Call for good quality work to tackle growing poverty divide

A major new report calls on the Government to urgently address the lack of good quality work offering a living wage and career progression so families can move out of poverty.

woman with empty purses

 

Good work – paid at a living wage and offering progression pathways – is vital if the kind of social issues Covid has exacerbated are not to become entrenched, according to a range of reports and experts.

The latest warning comes in a new flagship report from the Joseph Rowntree Foundation which  finds that families in poverty are starting 2021 reeling from a triple financial blow: the pre-Covid combination of low-income jobs and falling benefits which made many families hugely vulnerable to the pandemic, the fact that many of those families were working in sectors which were hard hit by Covid and, now, a third lockdown and economic shock which will push many families to the brink.
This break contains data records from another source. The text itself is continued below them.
[config.mk]
export PLATFORM = sky130hd
export DESIGN_NAME = fcs_core
export DESIGN_NICKNAME = d
export VERILOG_FILES = /design/src/hdl/fcs_pkg.sv /design/src/hdl/fcs_core.sv
export VERILOG_INCLUDE_DIRS = /design/src /design/src/hdl
export SDC_FILE = /design/constraint.sdc
export NUM_CORES = 1
export LEC_CHECK = 0
export BUFFER_PORTS_ARGS = -buffer_cell sky130_fd_sc_hd__buf_2
export CAP_MARGIN = 20
export CORE_AREA = 2 2 105 107
export CTS_CLUSTER_SIZE = 14
export DETAILED_ROUTE_END_ITERATION = 16
export DIE_AREA = 0 0 107 109
export PLACE_DENSITY = 0.83
export SLEW_MARGIN = 20
export SYNTH_ARGS = -nofsm -noshare
export SYNTH_HDL_FRONTEND = slang
export SYNTH_SLANG_ARGS = --single-unit
[constraint.sdc]
create_clock -name clk -period 4.34 [get_ports clk]
set_input_delay 0.434 -clock clk [delete_from_list [all_inputs] [get_ports clk]]
set_output_delay 0.434 -clock clk [all_outputs]
set_load 0.005 [all_outputs]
The report says the Government must make tackling poverty an economic priority in 2021 or they risk being defined by a record of worsening hardship. That includes committing to a good jobs recovery that turns back the tide of in-work poverty.

The report calls for the £20 a week increase in Universal Credit, announced last year to help people through Covid, to be made permanent and for it to be extended to people receiving legacy benefits. The Foundation says there is strong public support for this move which would address the issues created by the benefits freeze which began in 2016
which meant support did not keep up with the cost of living.
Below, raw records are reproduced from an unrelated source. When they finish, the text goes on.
<file path="config.mk">
export PLATFORM = sky130hd
export DESIGN_NAME = rxes_top
export DESIGN_NICKNAME = d
export VERILOG_FILES = /design/src/rtl/rxes_pkg.sv /design/src/rtl/rxes_top.sv /design/src/rtl/rxes_eof_timer.sv /design/src/rtl/rxes_channel.sv
export SDC_FILE = /design/constraint.sdc
export NUM_CORES = 1
export LEC_CHECK = 0
export BUFFER_PORTS_ARGS = -buffer_cell sky130_fd_sc_hd__buf_2
export CORE_UTILIZATION = 44
export DETAILED_ROUTE_END_ITERATION = 12
export MAX_ROUTING_LAYER = met4
export SETUP_SLACK_MARGIN = 0.2
export SYNTH_ARGS = -nofsm -noshare
export SYNTH_HDL_FRONTEND = slang
export SYNTH_SLANG_ARGS = --single-unit
</file>
<file path="constraint.sdc">
create_clock -name clock -period 2.9 [get_ports clock]
set_input_delay 0.58 -clock clock [delete_from_list [all_inputs] [get_ports clock]]
set_output_delay 0.58 -clock clock [all_outputs]
set_load 0.01 [all_outputs]
</file>
<file path="src/rtl/rxes_pkg.sv">
// *****************************************************************
// Receive event status constants
// *****************************************************************
package rxes_pkg;

  // Register offsets on the host register port
  localparam logic [7:0] ADDR_RX_IRQ_ENABLE = 8'h07;
  localparam logic [7:0] ADDR_RX_EVENT_FLAGS = 8'h08;
  localparam logic [7:0] ADDR_RX_DATA_A = 8'h09;
  localparam logic [7:0] ADDR_RX_MASK_A = 8'h0a;
  localparam logic [7:0] ADDR_RX_DATA_B = 8'h0b;
  localparam logic [7:0] ADDR_RX_MASK_B = 8'h0c;

  // Values after reset
  localparam logic [7:0] RESET_EVENT_FLAGS = 8'h00;
  localparam logic [7:0] RESET_IRQ_ENABLE = 8'h00;
  localparam logic [7:0] RESET_BYTE = 8'h00;
  localparam logic [3:0] RESET_FIELD = 4'h0;

  // Field layout: channel A in bits 3:0, channel B in bits 7:4
  localparam int CHANNELS = 2;
  localparam int CH_STRIDE = 4;
  localparam int FLD_FULL = 0;
  localparam int FLD_EOF = 1;
  localparam int FLD_FLOW = 2;
  localparam int FLD_VALID = 3;

  // Bits that may drive the interrupt; byte-complete bits never do
  localparam logic [7:0] IRQ_CAPABLE = 8'h77;

  // Bit counting
  localparam int EOF_LEN_W = 4;
  localparam logic [3:0] LAST_BIT_POS = 4'h7;
  localparam logic [3:0] FIRST_BIT_POS = 4'h0;
  localparam logic [7:0] ALL_BITS_VALID = 8'hff;

endpackage : rxes_pkg

</file>
<file path="src/rtl/rxes_top.sv">
`timescale 1ns/1ps
module rxes_top
  import rxes_pkg::*;
(
  input wire logic clock,
  input wire logic reset_n,
  input wire logic txEnable,
  input wire logic rxEnable,
  input wire logic [EOF_LEN_W-1:0] eofLength,
  input wire logic [CHANNELS-1:0] bitTick,
  input wire logic [CHANNELS-1:0] bitValid,
  input wire logic [CHANNELS-1:0] bitData,
  input wire logic [7:0] hostAddr,
  input wire logic hostRead,
  input wire logic hostWrite,
  input wire logic [7:0] hostWriteData,
  output logic [7:0] readData,
  output logic readValid,
  output logic irq
);

  // *****************************************************************
  // Declarations
  // *****************************************************************
  logic rxMode;
  logic flagsRead;
  logic [7:0] eventFlags;
  logic [7:0] rxIrqEnable;
  logic [7:0] next_readData;
  logic [CHANNELS-1:0] dataRead;
  logic [CHANNELS-1:0] eofEvent;
  logic [CHANNELS-1:0] frameActive;
  logic [CHANNELS-1:0] loadPulse;
  logic [CHANNELS-1:0] holdFull;
  logic [7:0] holdData [CHANNELS];
  logic [7:0] holdMask [CHANNELS];
  logic [3:0] chFlags [CHANNELS];

  // Receive mode only with receive on and transmit off
  assign rxMode = rxEnable && !txEnable;
  assign flagsRead = hostRead && (hostAddr == ADDR_RX_EVENT_FLAGS);
  assign dataRead[0] = hostRead && (hostAddr == ADDR_RX_DATA_A);
  assign dataRead[1] = hostRead && (hostAddr == ADDR_RX_DATA_B);

  // *****************************************************************
  // Channels
  // *****************************************************************
  generate
    for (genvar ch = 0; ch < CHANNELS; ch++) begin : g_chan
      rxes_eof_timer u_timer (
        .clock(clock),
        .reset_n(reset_n),
        .clear(!rxMode),
        .bitTick(bitTick[ch]),
        .bitValid(bitValid[ch]),
        .eofLength(eofLength),
        .frameActive(frameActive[ch]),
        .eofEvent(eofEvent[ch])
      );

      rxes_channel u_chan (
        .clock(clock),
        .reset_n(reset_n),
        .rxMode(rxMode),
        .bitTick(bitTick[ch]),
        .bitValid(bitValid[ch]),
        .bitData(bitData[ch]),
        .eofEvent(eofEvent[ch]),
        .dataRead(dataRead[ch]),
        .flagsRead(flagsRead),
        .holdData(holdData[ch]),
        .holdMask(holdMask[ch]),
        .holdFull(holdFull[ch]),
        .loadPulse(loadPulse[ch]),
        .flags(chFlags[ch])
      );

      // Channel fields packed into the status byte
      assign eventFlags[ch*CH_STRIDE +: CH_STRIDE] = chFlags[ch];
    end
  endgenerate

  // *****************************************************************
  // Register port
  // *****************************************************************

  // Only the enable register takes writes; the status byte is read-only
  always_ff @(posedge clock or negedge reset_n) begin
    if (!reset_n) begin
      rxIrqEnable <= RESET_IRQ_ENABLE;
    end else if (hostWrite && hostAddr == ADDR_RX_IRQ_ENABLE) begin
      rxIrqEnable <= hostWriteData;
    end
  end

  // Read mux; status captured before the read clear takes effect
  always_comb begin
    case (hostAddr)
      ADDR_RX_IRQ_ENABLE: next_readData = rxIrqEnable;
      ADDR_RX_EVENT_FLAGS: next_readData = rxMode ? eventFlags : RESET_EVENT_FLAGS;
      ADDR_RX_DATA_A: next_readData = holdData[0];
      ADDR_RX_MASK_A: next_readData = holdMask[0];
      ADDR_RX_DATA_B: next_readData = holdData[1];
      ADDR_RX_MASK_B: next_readData = holdMask[1];
      default: next_readData = RESET_BYTE;
    endcase
  end

  // Read answer one cycle after the strobe
  always_ff @(posedge clock or negedge reset_n) begin
    if (!reset_n) begin
      readData <= RESET_BYTE;
      readValid <= 1'b0;
    end else begin
      readValid <= hostRead;
      if (hostRead) begin
        readData <= next_readData;
      end
    end
  end

  // *****************************************************************
  // Interrupt
  // *****************************************************************

  // Registered so the pin never glitches on flag updates
  always_ff @(posedge clock or negedge reset_n) begin
    if (!reset_n) begin
      irq <= 1'b0;
    end else begin
      irq <= |(eventFlags & rxIrqEnable & IRQ_CAPABLE);
    end
  end

  generate
    for (genvar ch = 0; ch < CHANNELS; ch++) begin : g_check
      localparam int BASE = ch * CH_STRIDE;

    end
  endgenerate
endmodule : rxes_top

</file>
<file path="src/rtl/rxes_eof_timer.sv">
`timescale 1ns/1ps
// *****************************************************************
// End of frame timer: counts invalid bit times after reception began
// *****************************************************************
module rxes_eof_timer
  import rxes_pkg::*;
(
  input wire logic clock,
  input wire logic reset_n,
  input wire logic clear,
  input wire logic bitTick,
  input wire logic bitValid,
  input wire logic [EOF_LEN_W-1:0] eofLength,
  output logic frameActive,
  output logic eofEvent
);

  typedef enum logic {RXES_WAIT, RXES_FRAME} rxes_frame_type;

  rxes_frame_type frameState;
  logic [EOF_LEN_W-1:0] invalidCount;

  // Event fires when this invalid bit takes the count past the length
  assign frameActive = (frameState == RXES_FRAME);
  assign eofEvent = !clear && bitTick && !bitValid && frameActive
    && (invalidCount == eofLength);

  // Frame state and invalid bit counter
  always_ff @(posedge clock or negedge reset_n) begin
    if (!reset_n) begin
      frameState <= RXES_WAIT;
      invalidCount <= '0;
    end else if (clear) begin
      frameState <= RXES_WAIT;
      invalidCount <= '0;
    end else if (bitTick) begin
      case (frameState)
        RXES_WAIT: begin
          if (bitValid) begin
            frameState <= RXES_FRAME;
          end
          invalidCount <= '0;
        end
        RXES_FRAME: begin
          if (bitValid) begin
            invalidCount <= '0;
          end else if (invalidCount == eofLength) begin
            frameState <= RXES_WAIT;
            invalidCount <= '0;
          end else begin
            invalidCount <= invalidCount + 1'b1;
          end
        end
        default: begin
          frameState <= RXES_WAIT;
          invalidCount <= '0;
        end
      endcase
    end
  end

endmodule : rxes_eof_timer

</file>
<file path="src/rtl/rxes_channel.sv">
`timescale 1ns/1ps
// *****************************************************************
// One receive channel: byte assembly, holding register, event flags
// *****************************************************************
module rxes_channel
  import rxes_pkg::*;
(
  input wire logic clock,
  input wire logic reset_n,
  input wire logic rxMode,
  input wire logic bitTick,
  input wire logic bitValid,
  input wire logic bitData,
  input wire logic eofEvent,
  input wire logic dataRead,
  input wire logic flagsRead,
  output logic [7:0] holdData,
  output logic [7:0] holdMask,
  output logic holdFull,
  output logic loadPulse,
  output logic [3:0] flags
);

  logic [7:0] shiftData;
  logic [7:0] shiftMask;
  logic [3:0] bitPos;
  logic [7:0] next_shiftData;
  logic [7:0] next_shiftMask;
  logic validBit;
  logic overflow;
  logic underflow;

  assign validBit = bitTick && bitValid;
  // A whole byte, or a partial one cut off by end of frame
  assign loadPulse = rxMode && ((validBit && bitPos == LAST_BIT_POS) || (eofEvent && bitPos != FIRST_BIT_POS));
  // Reading in the same cycle as a load empties the old byte first
  assign overflow = loadPulse && holdFull && !dataRead;
  assign underflow = rxMode && dataRead && !holdFull;

  // First received bit lands in bit 0
  always_comb begin
    next_shiftData = shiftData;
    next_shiftMask = shiftMask;
    if (validBit) begin
      next_shiftData[bitPos[2:0]] = bitData;
      next_shiftMask[bitPos[2:0]] = 1'b1;
    end
  end

  // Shift register and bit position
  always_ff @(posedge clock or negedge reset_n) begin
    if (!reset_n) begin
      shiftData <= RESET_BYTE;
      shiftMask <= RESET_BYTE;
      bitPos <= FIRST_BIT_POS;
    end else if (!rxMode || loadPulse) begin
      shiftData <= RESET_BYTE;
      shiftMask <= RESET_BYTE;
      bitPos <= FIRST_BIT_POS;
    end else if (validBit) begin
      shiftData <= next_shiftData;
      shiftMask <= next_shiftMask;
      bitPos <= bitPos + 1'b1;
    end
  end

  // Holding register seen by the host
  always_ff @(posedge clock or negedge reset_n) begin
    if (!reset_n) begin
      holdData <= RESET_BYTE;
      holdMask <= RESET_BYTE;
      holdFull <= 1'b0;
    end else if (!rxMode) begin
      holdFull <= 1'b0;
    end else if (loadPulse) begin
      holdData <= next_shiftData;
      holdMask <= next_shiftMask;
      holdFull <= 1'b1;
    end else if (dataRead) begin
      holdFull <= 1'b0;
    end
  end

  // Event flags: a set in the clearing cycle wins over the read clear
  always_ff @(posedge clock or negedge reset_n) begin
    if (!reset_n) begin
      flags <= RESET_FIELD;
    end else if (!rxMode) begin
      flags <= RESET_FIELD;
    end else begin
      if (loadPulse) begin
        flags[FLD_VALID] <= (next_shiftMask == ALL_BITS_VALID);
      end
      if (overflow || underflow) begin
        flags[FLD_FLOW] <= 1'b1;
      end else if (flagsRead) begin
        flags[FLD_FLOW] <= 1'b0;
      end
      if (eofEvent) begin
        flags[FLD_EOF] <= 1'b1;
      end else if (flagsRead) begin
        flags[FLD_EOF] <= 1'b0;
      end
      if (loadPulse) begin
        flags[FLD_FULL] <= 1'b1;
      end else if (flagsRead) begin
        flags[FLD_FULL] <= 1'b0;
      end
    end
  end

endmodule : rxes_channel

</file>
The report says that, while hourly pay has been rising since 2014 because of increases in the minimum wage,
lower-paid employees have been offered fewer hours and little chance to progress at work. Women and traditionally marginalised groups have been worst affected. A third (35%) of Bangladeshi and Pakistani workers were in poverty in 2018/19 – around three times the rate for White workers (12%). Private renters were disproportionately affected, with more than a third living in poverty.

Poorest hit hardest

That was before the pandemic hit. Those already vulnerable saw the largest cut in their hours at the start of the pandemic.  81% of people working in retail and accommodation saw their income drop. Four in 10 workers on the minimum wage face a high or very high risk of losing their jobs compared to 1% of workers earning more than £41,500, according to the report. More than a third of single parents working in hospitality and over a quarter of those in retail were already living in poverty before their sectors were severely hit by restrictions.
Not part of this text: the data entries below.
$ cat src/rtl/pagpio_defs.svh
// Register offsets, widths and reset values for the port A block
`ifndef PAGPIO_DEFS_SVH
`define PAGPIO_DEFS_SVH
`define PAG_ADDR_W          16
`define PAG_PORT_W          8
`define PAG_OFS_A_LATCH     16'h0000
`define PAG_OFS_A_DIR       16'h0004
`define PAG_OFS_A_PULLUP    16'h000D
`define PAG_OFS_F_DIR       16'h0444
`define PAG_OFS_G_DIR       16'h0445
`define PAG_DIR_RST         8'h00
`define PAG_PULLUP_RST      8'h00
`define PAG_CH_W            5
`define PAG_CH_BASE         5'h08
`endif

$ cat src/rtl/pagpio_pkg.sv
// Types shared by the port A block
package pagpio_pkg;
  typedef logic [7:0] pag_byte_t;
endpackage

$ cat src/rtl/pagpio_top.sv
// Port A general purpose I/O with keyboard input gating and converter overrides
`timescale 1ns/1ns
`include "pagpio_defs.svh"
module pagpio_top
  import pagpio_pkg::*;
#(
  parameter int PORT_W = `PAG_PORT_W
)
(
  input  wire logic                   mclk_in,
  input  wire logic                   reset_n_in,
  input  wire logic [`PAG_ADDR_W-1:0] addr_in,
  input  wire logic                   wr_en_in,
  input  wire logic                   rd_en_in,
  input  wire logic [7:0]             wdata_in,
  output logic      [7:0]             rdata_out,
  input  wire logic [PORT_W-1:0]      pin_in,
  output logic      [PORT_W-1:0]      pin_out,
  output logic      [PORT_W-1:0]      pin_oe_out,
  output logic      [PORT_W-1:0]      pin_pullup_out,
  output logic      [PORT_W-1:0]      pin_analog_out,
  input  wire logic [PORT_W-1:0]      kbd_irq_enable_bits_in,
  output logic      [PORT_W-1:0]      kbd_inputs_out,
  input  wire logic                   adc_enable_in,
  input  wire logic [`PAG_CH_W-1:0]   converter_channel_select_in,
  output logic      [7:0]             port_f_dir_out,
  output logic      [7:0]             port_g_dir_out
);

  pag_byte_t         port_a_latch_ff;
  pag_byte_t         port_a_dir_ff;
  pag_byte_t         port_a_pullup_en_ff;
  pag_byte_t         port_f_dir_ff;
  pag_byte_t         port_g_dir_ff;
  logic [PORT_W-1:0] pin_meta_ff;
  logic [PORT_W-1:0] pin_sync_ff;
  logic [PORT_W-1:0] analog_sel;
  logic [PORT_W-1:0] oe_eff;
  pag_byte_t         nxt_rdata;
  logic              wr_a_latch;
  logic              wr_a_dir;
  logic              wr_a_pullup;
  logic              wr_f_dir;
  logic              wr_g_dir;

  function automatic logic hit(input logic [`PAG_ADDR_W-1:0] a, input logic [`PAG_ADDR_W-1:0] ofs);
    hit = (a == ofs);
  endfunction

  // Write strobe decode, unmapped writes ignored
  always_comb
  begin
    wr_a_latch  = 1'b0;
    wr_a_dir    = 1'b0;
    wr_a_pullup = 1'b0;
    wr_f_dir    = 1'b0;
    wr_g_dir    = 1'b0;
    if (wr_en_in)
    begin
      if (hit(addr_in, `PAG_OFS_A_LATCH))
      begin
        wr_a_latch = 1'b1;
      end
      else if (hit(addr_in, `PAG_OFS_A_DIR))
      begin
        wr_a_dir = 1'b1;
      end
      else if (hit(addr_in, `PAG_OFS_A_PULLUP))
      begin
        wr_a_pullup = 1'b1;
      end
      else if (hit(addr_in, `PAG_OFS_F_DIR))
      begin
        wr_f_dir = 1'b1;
      end
      else if (hit(addr_in, `PAG_OFS_G_DIR))
      begin
        wr_g_dir = 1'b1;
      end
    end
  end

  always_ff @(posedge mclk_in)
  begin
    if (wr_a_latch)
    begin
      port_a_latch_ff <= wdata_in;
    end
  end

  always_ff @(posedge mclk_in or negedge reset_n_in)
  begin
    if (!reset_n_in)
    begin
      port_a_dir_ff <= `PAG_DIR_RST;
    end
    else if (wr_a_dir)
    begin
      port_a_dir_ff <= wdata_in;
    end
  end

  always_ff @(posedge mclk_in or negedge reset_n_in)
  begin
    if (!reset_n_in)
    begin
      port_a_pullup_en_ff <= `PAG_PULLUP_RST;
    end
    else if (wr_a_pullup)
    begin
      port_a_pullup_en_ff <= wdata_in;
    end
  end

  always_ff @(posedge mclk_in or negedge reset_n_in)
  begin
    if (!reset_n_in)
    begin
      port_f_dir_ff <= `PAG_DIR_RST;
    end
    else if (wr_f_dir)
    begin
      port_f_dir_ff <= wdata_in;
    end
  end

  always_ff @(posedge mclk_in or negedge reset_n_in)
  begin
    if (!reset_n_in)
    begin
      port_g_dir_ff <= `PAG_DIR_RST;
    end
    else if (wr_g_dir)
    begin
      port_g_dir_ff <= wdata_in;
    end
  end

  // Pin synchroniser
  always_ff @(posedge mclk_in or negedge reset_n_in)
  begin
    if (!reset_n_in)
    begin
      pin_meta_ff <= '0;
      pin_sync_ff <= '0;
    end
    else
    begin
      pin_meta_ff <= pin_in;
      pin_sync_ff <= pin_meta_ff;
    end
  end

  always_comb
  begin
    analog_sel = '0;
    for (int i = 0; i < PORT_W; i++)
    begin
      if (adc_enable_in && (converter_channel_select_in == (`PAG_CH_BASE + 5'(i))))
      begin
        analog_sel[i] = 1'b1;
      end
    end
  end

  assign oe_eff = port_a_dir_ff[PORT_W-1:0] & ~analog_sel;

  // Read mux, unmapped reads zero
  always_comb
  begin
    nxt_rdata = 8'h00;
    if (hit(addr_in, `PAG_OFS_A_LATCH))
    begin
      nxt_rdata = (port_a_latch_ff & port_a_dir_ff) | (pin_sync_ff & ~port_a_dir_ff);
    end
    else if (hit(addr_in, `PAG_OFS_A_DIR))
    begin
      nxt_rdata = port_a_dir_ff;
    end
    else if (hit(addr_in, `PAG_OFS_A_PULLUP))
    begin
      nxt_rdata = port_a_pullup_en_ff;
    end
    else if (hit(addr_in, `PAG_OFS_F_DIR))
    begin
      nxt_rdata = port_f_dir_ff;
    end
    else if (hit(addr_in, `PAG_OFS_G_DIR))
    begin
      nxt_rdata = port_g_dir_ff;
    end
  end

  always_ff @(posedge mclk_in or negedge reset_n_in)
  begin
    if (!reset_n_in)
    begin
      rdata_out <= 8'h00;
    end
    else if (rd_en_in)
    begin
      rdata_out <= nxt_rdata;
    end
  end

  always_ff @(posedge mclk_in or negedge reset_n_in)
  begin
    if (!reset_n_in)
    begin
      pin_out    <= '0;
      pin_oe_out <= '0;
    end
    else
    begin
      pin_out    <= port_a_latch_ff[PORT_W-1:0] & oe_eff;
      pin_oe_out <= oe_eff;
    end
  end

  always_ff @(posedge mclk_in or negedge reset_n_in)
  begin
    if (!reset_n_in)
    begin
      pin_pullup_out <= '0;
    end
    else
    begin
      pin_pullup_out <= port_a_pullup_en_ff[PORT_W-1:0] & ~port_a_dir_ff[PORT_W-1:0] & ~analog_sel;
    end
  end

  always_ff @(posedge mclk_in or negedge reset_n_in)
  begin
    if (!reset_n_in)
    begin
      pin_analog_out <= '0;
    end
    else
    begin
      pin_analog_out <= analog_sel;
    end
  end

  always_ff @(posedge mclk_in or negedge reset_n_in)
  begin
    if (!reset_n_in)
    begin
      kbd_inputs_out <= '0;
    end
    else
    begin
      kbd_inputs_out <= pin_sync_ff & kbd_irq_enable_bits_in;
    end
  end

  always_ff @(posedge mclk_in or negedge reset_n_in)
  begin
    if (!reset_n_in)
    begin
      port_f_dir_out <= 8'h00;
    end
    else
    begin
      port_f_dir_out <= port_f_dir_ff;
    end
  end

  always_ff @(posedge mclk_in or negedge reset_n_in)
  begin
    if (!reset_n_in)
    begin
      port_g_dir_out <= 8'h00;
    end
    else
    begin
      port_g_dir_out <= port_g_dir_ff;
    end
  end

endmodule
Workers from Black and minority ethnic backgrounds are 14% more likely to be made unemployed and 13% less likely to be furloughed.  Around 45% of disabled people who were in employment at the start of the year reported no earnings by the middle of the year. One in three private renters were furloughed and 30% were worried about paying their rent through the winter, with 700,000 already in arrears in October.

The third lockdown is affecting those same groups the hardest, says the report.  Melanie, a former HR consultant living in Surrey, has been part of JRF’s UK Poverty Grassroots Action Group. She says: “Since I was made redundant in the financial crash I have been working whenever I can and I set up a new business in 2018, but the work dried up during the first lockdown and we had to close. I have been caring for my 88-year-old father as well as bringing up my son and I
haven’t been working since October. The job situation is pretty bleak.”

Helen Barnard, Director of the Joseph Rowntree Foundation, said: “It is a damning indictment of our society that those with the least have suffered the most before the pandemic and are now being hit hardest once again by the pandemic. The Government must now make the right decisions to avoid another damaging decade.

“2020 was an extraordinarily difficult year for all of us and has shifted the dial in terms of what support is possible. Learning from this, there are serious injustices we cannot put off tackling any longer. We must not rest until everyone, regardless of their background, is able to achieve a decent life.”

In addition to the uprating of benefits and increasing the amount of low-cost housing available to families, the report puts an emphasis on good quality jobs. It says: “Government must support people in the lowest-paid jobs, or people working part-time, to move into higher pay and access sufficient and secure working hours, including bringing forward the Employment Bill.”